━━━ SOURCE INFORMATION ━━━

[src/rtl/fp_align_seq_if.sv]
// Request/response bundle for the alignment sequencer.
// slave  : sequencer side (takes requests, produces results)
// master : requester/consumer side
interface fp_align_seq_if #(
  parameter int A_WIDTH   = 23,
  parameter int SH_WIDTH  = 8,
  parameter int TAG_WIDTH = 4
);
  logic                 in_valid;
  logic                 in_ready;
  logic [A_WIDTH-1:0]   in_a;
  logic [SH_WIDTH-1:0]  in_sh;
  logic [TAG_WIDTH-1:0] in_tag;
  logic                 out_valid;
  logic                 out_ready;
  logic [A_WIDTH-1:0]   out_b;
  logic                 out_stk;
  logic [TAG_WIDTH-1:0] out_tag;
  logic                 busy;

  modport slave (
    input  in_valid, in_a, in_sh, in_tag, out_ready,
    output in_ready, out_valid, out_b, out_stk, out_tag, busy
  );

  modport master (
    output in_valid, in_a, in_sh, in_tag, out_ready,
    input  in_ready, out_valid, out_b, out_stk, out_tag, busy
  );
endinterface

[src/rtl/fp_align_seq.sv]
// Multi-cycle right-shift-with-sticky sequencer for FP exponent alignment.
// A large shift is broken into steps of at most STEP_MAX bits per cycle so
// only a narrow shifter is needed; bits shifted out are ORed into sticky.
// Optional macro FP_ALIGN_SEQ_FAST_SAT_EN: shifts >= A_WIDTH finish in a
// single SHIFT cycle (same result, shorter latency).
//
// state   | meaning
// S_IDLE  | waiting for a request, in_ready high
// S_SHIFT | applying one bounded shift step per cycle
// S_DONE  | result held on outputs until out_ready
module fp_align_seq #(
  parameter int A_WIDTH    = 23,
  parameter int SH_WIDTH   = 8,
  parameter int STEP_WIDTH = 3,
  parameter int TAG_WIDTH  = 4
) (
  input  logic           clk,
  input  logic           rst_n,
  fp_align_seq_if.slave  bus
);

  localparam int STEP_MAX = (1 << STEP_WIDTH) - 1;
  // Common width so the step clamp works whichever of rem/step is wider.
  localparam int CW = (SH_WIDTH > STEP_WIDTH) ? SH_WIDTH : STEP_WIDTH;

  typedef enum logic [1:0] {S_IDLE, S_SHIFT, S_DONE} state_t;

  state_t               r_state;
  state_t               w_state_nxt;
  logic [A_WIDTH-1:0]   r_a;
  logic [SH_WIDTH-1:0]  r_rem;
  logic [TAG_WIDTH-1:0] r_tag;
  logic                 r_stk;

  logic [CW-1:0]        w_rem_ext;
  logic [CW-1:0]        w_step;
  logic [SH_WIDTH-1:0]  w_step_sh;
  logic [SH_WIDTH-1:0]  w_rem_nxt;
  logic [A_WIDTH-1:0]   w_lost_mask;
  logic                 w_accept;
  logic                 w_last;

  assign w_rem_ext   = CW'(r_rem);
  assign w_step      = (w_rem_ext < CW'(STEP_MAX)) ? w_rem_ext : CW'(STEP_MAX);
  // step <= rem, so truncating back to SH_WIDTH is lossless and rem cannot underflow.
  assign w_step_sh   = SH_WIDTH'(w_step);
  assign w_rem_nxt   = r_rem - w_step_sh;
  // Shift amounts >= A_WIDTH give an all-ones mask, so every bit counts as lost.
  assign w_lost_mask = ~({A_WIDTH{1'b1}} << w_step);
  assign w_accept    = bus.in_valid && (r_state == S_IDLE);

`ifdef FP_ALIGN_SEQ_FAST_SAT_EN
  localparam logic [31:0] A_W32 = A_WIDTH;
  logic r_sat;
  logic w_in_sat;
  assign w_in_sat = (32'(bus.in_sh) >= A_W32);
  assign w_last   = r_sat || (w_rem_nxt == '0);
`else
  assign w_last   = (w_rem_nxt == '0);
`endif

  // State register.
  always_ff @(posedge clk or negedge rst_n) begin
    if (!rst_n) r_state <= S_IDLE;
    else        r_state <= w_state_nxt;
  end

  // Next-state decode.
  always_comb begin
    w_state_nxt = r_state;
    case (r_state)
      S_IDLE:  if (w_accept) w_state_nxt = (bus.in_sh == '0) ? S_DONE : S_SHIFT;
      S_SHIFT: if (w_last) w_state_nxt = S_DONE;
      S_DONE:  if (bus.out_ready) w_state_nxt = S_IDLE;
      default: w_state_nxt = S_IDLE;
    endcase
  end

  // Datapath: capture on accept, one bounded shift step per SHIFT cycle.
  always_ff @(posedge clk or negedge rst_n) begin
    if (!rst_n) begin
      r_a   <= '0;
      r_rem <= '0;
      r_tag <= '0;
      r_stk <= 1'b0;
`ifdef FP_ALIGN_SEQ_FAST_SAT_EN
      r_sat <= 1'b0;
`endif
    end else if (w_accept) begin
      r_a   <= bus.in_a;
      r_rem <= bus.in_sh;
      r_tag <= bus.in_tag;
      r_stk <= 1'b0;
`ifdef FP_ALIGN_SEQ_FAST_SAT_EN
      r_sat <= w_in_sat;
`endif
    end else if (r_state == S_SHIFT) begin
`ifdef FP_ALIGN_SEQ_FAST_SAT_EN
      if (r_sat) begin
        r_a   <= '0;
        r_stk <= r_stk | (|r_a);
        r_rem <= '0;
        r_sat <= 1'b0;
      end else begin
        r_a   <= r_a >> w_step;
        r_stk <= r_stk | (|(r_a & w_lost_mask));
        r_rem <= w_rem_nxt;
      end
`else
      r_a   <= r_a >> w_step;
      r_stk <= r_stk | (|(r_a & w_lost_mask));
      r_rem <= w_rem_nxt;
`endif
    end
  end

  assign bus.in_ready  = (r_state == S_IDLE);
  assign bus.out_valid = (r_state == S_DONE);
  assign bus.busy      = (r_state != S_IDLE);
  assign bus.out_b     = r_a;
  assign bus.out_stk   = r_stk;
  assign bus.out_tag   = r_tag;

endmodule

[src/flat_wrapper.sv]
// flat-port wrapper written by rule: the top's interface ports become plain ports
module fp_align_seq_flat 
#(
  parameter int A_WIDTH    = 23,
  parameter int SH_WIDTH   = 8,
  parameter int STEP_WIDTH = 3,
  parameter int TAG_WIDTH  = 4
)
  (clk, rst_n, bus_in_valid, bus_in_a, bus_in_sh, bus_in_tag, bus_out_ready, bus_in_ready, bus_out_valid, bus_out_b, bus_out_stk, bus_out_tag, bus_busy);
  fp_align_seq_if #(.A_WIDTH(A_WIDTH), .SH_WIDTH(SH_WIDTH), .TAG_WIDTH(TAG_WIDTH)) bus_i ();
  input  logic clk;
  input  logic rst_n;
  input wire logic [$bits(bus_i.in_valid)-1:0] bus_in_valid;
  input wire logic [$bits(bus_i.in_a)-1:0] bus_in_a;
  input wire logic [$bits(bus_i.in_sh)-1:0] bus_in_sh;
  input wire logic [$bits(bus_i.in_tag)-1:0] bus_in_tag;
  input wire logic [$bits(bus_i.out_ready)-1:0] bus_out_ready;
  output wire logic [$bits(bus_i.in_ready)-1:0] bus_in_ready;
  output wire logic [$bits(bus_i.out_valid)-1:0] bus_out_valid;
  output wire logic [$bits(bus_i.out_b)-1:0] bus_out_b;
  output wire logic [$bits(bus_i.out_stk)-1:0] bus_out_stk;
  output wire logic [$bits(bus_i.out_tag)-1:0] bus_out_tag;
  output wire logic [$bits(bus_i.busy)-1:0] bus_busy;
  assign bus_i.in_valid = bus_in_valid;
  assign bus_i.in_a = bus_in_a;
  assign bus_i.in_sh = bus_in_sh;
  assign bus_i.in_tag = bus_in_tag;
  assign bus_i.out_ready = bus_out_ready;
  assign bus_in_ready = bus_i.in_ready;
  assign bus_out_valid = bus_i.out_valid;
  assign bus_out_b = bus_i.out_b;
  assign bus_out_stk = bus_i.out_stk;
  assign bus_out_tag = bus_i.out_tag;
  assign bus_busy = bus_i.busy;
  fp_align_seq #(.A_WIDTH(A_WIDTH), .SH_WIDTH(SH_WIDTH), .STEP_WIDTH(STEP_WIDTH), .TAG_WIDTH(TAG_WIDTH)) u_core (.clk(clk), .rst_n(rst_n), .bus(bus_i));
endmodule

━━━

▸ **WHAT YOU SHOULD DO**: Lines holding the word "sticky" are the answer; copy every one from the records above.

▸ **ANSWER TO THIS TASK**:
// Multi-cycle right-shift-with-sticky sequencer for FP exponent alignment.
// only a narrow shifter is needed; bits shifted out are ORed into sticky.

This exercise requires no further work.